Determinism in League of Legends: Unified Clock - ingve
https://engineering.riotgames.com/news/determinism-league-legends-unified-clock
======
marknadal
This is a fantastic article! I built something similar a few years ago, except
I couldn't rely on a centralized server. So I had to come up with a
P2P/decentralized variant of it.

There is a test page up for it, so you can test it out in practice across
multiple devices to see how precise (not accurate) it is:
[https://gunjs.herokuapp.com/game/nts.html](https://gunjs.herokuapp.com/game/nts.html)

Turns out the math/algorithm isn't too hard! Less than 50LOC for full
implementation:
[https://github.com/amark/gun/blob/master/nts.js](https://github.com/amark/gun/blob/master/nts.js)

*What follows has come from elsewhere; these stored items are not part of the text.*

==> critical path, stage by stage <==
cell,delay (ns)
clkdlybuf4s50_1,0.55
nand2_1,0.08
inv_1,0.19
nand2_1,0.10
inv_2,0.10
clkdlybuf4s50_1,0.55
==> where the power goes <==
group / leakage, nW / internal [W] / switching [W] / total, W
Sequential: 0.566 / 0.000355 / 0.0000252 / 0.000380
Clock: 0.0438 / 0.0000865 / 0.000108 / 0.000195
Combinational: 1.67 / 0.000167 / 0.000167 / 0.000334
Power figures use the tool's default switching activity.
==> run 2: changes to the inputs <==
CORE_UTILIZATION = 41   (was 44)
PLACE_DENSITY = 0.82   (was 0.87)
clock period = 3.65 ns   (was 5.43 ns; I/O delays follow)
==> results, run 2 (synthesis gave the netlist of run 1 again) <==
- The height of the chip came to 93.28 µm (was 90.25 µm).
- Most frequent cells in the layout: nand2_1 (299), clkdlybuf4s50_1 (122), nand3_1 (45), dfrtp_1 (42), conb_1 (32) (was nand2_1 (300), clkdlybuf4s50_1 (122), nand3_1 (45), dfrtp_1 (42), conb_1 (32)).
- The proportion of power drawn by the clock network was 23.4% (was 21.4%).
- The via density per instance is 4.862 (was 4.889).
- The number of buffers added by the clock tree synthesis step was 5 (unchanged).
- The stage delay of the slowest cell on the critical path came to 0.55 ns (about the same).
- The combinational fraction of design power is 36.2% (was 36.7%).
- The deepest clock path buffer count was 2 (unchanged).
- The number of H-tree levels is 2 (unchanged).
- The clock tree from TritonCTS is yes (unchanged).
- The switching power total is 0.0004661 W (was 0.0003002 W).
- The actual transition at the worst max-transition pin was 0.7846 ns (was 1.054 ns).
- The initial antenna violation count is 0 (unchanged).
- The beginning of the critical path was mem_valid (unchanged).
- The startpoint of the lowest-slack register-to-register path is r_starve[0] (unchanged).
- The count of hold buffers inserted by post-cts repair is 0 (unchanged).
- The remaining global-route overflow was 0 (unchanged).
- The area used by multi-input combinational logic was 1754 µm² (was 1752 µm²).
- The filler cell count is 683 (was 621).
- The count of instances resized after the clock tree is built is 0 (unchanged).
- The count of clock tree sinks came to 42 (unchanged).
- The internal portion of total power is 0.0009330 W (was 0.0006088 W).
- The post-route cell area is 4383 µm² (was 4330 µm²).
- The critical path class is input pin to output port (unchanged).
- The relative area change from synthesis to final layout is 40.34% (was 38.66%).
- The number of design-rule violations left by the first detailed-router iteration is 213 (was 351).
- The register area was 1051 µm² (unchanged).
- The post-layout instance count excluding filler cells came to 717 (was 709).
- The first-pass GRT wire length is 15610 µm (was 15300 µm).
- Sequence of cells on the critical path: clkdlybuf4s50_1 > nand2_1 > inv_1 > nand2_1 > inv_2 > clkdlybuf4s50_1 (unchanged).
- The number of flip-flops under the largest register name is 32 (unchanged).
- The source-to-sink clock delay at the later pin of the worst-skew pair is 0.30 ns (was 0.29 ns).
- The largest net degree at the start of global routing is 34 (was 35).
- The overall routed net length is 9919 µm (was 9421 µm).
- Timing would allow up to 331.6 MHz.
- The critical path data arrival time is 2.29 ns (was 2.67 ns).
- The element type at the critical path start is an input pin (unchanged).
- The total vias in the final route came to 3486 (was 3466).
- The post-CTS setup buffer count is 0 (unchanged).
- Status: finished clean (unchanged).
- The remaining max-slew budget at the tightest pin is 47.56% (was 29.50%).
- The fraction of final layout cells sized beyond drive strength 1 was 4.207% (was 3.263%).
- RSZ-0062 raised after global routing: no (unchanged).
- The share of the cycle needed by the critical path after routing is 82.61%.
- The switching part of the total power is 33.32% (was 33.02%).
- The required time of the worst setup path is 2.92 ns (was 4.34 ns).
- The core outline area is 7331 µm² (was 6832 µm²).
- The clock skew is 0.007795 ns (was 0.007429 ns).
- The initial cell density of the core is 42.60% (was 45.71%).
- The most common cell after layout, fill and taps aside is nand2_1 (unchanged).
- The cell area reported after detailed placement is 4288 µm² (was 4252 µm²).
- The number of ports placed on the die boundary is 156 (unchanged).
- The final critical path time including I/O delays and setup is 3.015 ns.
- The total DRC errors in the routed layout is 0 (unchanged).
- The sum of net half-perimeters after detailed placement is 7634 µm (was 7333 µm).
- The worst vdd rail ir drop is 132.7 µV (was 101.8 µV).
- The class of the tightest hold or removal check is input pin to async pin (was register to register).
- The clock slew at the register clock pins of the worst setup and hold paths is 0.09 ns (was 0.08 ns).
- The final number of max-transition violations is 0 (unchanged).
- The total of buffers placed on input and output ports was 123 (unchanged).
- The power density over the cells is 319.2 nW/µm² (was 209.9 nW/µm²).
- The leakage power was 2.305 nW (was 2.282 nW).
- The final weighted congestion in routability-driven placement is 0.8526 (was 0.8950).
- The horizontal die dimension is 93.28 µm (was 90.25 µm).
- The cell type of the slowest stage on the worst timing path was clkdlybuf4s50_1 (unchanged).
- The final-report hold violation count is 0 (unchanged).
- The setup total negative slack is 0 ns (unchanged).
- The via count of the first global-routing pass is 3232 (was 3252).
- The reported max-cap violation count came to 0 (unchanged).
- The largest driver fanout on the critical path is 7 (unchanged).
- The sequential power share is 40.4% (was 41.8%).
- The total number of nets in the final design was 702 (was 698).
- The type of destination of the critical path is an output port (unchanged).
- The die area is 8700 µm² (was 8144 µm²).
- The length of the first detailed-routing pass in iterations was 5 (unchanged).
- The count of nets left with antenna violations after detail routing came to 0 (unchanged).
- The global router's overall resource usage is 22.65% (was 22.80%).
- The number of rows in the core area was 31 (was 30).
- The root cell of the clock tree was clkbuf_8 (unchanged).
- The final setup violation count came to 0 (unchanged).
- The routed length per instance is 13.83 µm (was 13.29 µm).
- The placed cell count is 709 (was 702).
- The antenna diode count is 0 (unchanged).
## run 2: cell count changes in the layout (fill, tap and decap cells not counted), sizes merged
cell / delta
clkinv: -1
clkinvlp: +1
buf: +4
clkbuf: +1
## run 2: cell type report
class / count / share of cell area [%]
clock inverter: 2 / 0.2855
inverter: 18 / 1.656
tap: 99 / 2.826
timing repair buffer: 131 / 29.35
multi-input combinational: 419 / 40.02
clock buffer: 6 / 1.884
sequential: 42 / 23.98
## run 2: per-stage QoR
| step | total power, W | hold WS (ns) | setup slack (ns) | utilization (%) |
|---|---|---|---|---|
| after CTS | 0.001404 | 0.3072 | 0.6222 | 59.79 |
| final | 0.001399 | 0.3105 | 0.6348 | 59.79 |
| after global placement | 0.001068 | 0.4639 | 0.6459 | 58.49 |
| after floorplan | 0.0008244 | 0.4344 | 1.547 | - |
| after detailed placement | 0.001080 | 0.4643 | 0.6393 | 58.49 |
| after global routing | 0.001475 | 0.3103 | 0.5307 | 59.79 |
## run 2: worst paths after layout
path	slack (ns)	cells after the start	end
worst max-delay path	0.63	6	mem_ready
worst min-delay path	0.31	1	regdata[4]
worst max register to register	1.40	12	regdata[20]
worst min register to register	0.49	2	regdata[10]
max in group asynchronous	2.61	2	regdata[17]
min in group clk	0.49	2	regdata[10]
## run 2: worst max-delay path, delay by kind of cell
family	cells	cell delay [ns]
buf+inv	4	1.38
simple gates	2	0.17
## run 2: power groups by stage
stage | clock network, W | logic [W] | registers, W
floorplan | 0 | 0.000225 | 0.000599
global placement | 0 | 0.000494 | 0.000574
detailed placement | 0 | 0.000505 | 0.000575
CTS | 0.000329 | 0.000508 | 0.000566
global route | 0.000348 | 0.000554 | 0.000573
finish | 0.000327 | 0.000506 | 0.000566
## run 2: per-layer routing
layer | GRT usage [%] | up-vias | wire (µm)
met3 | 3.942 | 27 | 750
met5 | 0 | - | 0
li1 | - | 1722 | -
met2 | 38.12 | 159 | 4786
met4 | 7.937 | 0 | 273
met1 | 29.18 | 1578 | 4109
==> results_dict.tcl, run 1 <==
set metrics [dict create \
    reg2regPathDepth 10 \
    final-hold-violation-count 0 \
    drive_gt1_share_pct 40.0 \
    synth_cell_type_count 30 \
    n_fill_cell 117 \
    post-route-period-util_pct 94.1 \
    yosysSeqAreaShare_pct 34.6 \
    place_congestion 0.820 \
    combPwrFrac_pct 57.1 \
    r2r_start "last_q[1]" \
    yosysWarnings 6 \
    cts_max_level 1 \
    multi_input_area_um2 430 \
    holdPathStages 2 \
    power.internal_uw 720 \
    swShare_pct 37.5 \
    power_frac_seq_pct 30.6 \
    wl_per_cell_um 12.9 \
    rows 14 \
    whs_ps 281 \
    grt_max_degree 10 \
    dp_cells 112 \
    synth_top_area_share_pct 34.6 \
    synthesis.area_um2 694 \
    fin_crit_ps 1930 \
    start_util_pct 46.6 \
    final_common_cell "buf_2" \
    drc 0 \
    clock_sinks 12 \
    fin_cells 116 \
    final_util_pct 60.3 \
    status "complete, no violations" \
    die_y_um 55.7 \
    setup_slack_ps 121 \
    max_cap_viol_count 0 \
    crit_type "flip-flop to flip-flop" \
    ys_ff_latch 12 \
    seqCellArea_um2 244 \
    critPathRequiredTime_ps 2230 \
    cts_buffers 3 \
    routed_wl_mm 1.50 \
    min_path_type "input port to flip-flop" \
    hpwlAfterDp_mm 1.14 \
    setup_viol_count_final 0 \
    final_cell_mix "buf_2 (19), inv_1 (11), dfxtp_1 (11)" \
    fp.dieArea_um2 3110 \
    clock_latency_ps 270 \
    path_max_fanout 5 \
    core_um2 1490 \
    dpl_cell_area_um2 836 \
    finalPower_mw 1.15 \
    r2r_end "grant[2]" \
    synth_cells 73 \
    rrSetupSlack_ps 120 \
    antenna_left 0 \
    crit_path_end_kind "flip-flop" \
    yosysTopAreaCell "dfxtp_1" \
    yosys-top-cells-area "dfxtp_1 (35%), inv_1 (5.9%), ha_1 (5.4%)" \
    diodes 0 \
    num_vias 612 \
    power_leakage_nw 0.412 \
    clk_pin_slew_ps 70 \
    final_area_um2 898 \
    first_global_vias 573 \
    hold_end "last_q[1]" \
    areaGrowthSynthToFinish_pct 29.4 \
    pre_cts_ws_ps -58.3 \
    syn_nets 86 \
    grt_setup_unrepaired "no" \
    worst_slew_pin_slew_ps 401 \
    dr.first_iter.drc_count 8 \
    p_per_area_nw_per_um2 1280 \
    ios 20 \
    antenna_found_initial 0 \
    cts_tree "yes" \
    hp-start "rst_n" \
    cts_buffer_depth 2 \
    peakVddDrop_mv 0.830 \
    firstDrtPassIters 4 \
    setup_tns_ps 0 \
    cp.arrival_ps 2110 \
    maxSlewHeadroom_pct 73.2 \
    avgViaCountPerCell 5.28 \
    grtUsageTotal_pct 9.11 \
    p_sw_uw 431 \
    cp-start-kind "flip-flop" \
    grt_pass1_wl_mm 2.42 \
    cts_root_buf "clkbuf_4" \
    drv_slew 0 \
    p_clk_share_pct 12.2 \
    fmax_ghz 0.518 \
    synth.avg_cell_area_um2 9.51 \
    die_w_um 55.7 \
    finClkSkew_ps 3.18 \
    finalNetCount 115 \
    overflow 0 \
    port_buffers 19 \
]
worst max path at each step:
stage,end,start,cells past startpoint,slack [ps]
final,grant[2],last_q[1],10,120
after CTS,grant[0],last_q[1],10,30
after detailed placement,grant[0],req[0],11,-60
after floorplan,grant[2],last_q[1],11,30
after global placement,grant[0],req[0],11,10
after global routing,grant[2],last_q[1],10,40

I recommend you have fun and challenge yourself to solve it first before
looking at the code! It made me really understand General Relativity spacetime
so much more, it clicked.

------
kenning
The idea of riot games posting an engineering article is funny to me. They're
famous among their own players for having a very buggy platform, and handling
time between framerates is one of the earlier things you learn in game
development.

I find it believable but sad that there were apparently eight different
implementations of this idea across the codebase. I am not surprised that the
developer had to add an ascii skull and crossbones to his code to encourage
others not to change it.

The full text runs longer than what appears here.